We often encounter lists of integers (e.g., “1,2,3,10,1000”) stored in strings. Parsing these strings for the integer values can become a performance bottleneck if you have to scan thousands of those strings.
The standard Java approach is to use the Scanner class, as follows:
Scanner sc = new Scanner(input).useDelimiter(","); ArrayList<Integer> al = new ArrayList<Integer>(); while (sc.hasNextInt()) { al.add(sc.nextInt()); }
Another sensible approach is to use the String.split method:
String[] p = input.split(","); int[] ans = new int[p.length]; for (int i = 0; i < p.length; i++) { ans[i] = Integer.parseInt(p[i]); }
Which is fastest? I tested with a string made of 2048 random integers. My results indicate that splitting the strings is much faster:
| Scanner | 800 ops/s |
| Split | 8000 ops/s |
It is pathetic. If all my machine had to do was serve requests to split strings of 2048 integers, it would top at 800 queries per second when using the Scanner method.

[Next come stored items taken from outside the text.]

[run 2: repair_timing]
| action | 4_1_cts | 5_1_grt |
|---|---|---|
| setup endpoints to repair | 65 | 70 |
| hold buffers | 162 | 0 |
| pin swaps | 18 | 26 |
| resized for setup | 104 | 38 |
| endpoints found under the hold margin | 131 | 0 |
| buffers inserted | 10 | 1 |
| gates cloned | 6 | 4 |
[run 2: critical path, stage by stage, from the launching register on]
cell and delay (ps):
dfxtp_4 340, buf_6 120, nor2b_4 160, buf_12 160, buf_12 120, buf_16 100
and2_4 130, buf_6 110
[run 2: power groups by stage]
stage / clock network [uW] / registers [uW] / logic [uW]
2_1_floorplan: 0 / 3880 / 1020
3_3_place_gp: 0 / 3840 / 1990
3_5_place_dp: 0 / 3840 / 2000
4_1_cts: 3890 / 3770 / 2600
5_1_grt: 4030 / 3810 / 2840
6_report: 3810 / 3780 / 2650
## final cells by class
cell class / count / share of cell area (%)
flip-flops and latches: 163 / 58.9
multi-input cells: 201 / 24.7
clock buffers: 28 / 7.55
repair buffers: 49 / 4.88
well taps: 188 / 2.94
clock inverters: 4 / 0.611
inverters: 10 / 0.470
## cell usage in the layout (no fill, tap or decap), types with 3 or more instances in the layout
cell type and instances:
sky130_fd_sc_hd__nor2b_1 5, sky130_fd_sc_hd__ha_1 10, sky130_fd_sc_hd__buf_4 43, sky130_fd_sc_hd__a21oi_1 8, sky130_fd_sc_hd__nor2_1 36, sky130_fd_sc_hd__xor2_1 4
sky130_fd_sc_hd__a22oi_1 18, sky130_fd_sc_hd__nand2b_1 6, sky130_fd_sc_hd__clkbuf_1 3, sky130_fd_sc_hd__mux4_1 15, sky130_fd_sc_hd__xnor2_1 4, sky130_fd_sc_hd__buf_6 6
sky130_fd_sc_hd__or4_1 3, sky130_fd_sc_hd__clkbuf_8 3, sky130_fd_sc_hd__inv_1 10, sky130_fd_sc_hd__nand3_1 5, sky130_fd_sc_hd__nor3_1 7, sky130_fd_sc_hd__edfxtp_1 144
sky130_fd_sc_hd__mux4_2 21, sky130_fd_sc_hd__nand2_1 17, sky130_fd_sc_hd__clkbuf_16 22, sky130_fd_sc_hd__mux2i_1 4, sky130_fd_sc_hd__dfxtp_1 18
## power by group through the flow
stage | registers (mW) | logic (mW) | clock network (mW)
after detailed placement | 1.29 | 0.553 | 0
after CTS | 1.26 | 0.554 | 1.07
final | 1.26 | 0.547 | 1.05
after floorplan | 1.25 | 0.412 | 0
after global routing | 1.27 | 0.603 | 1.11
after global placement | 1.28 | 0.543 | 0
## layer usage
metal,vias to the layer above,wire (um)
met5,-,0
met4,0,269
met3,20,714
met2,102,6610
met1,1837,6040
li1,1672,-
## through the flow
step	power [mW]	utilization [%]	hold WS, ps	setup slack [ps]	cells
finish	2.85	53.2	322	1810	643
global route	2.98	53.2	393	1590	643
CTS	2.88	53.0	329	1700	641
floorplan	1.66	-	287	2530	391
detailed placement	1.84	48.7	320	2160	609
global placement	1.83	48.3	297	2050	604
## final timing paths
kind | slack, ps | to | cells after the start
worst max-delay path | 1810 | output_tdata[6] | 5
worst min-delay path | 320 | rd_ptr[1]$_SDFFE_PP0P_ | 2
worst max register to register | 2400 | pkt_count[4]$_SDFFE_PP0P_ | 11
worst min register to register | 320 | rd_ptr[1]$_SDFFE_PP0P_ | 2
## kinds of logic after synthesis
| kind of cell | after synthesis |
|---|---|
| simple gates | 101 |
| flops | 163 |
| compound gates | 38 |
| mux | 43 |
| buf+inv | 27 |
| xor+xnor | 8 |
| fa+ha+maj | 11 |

Is this the best you can do? Not by a long shot. I threw together a manual solution that is twice as fast as the split method described above. But that, itself, is probably not even close to being optimal. My guess is that it ought to be possible to be at least 10 times faster than the Split method. And it is entirely possible that I am being pessimistic.
Your manual implementation doesn’t even work. The results don’t correlate with the actual values; partially because of some false assumptions. I could go on but it was actually easier to write a working implementation with ~4x the throughput.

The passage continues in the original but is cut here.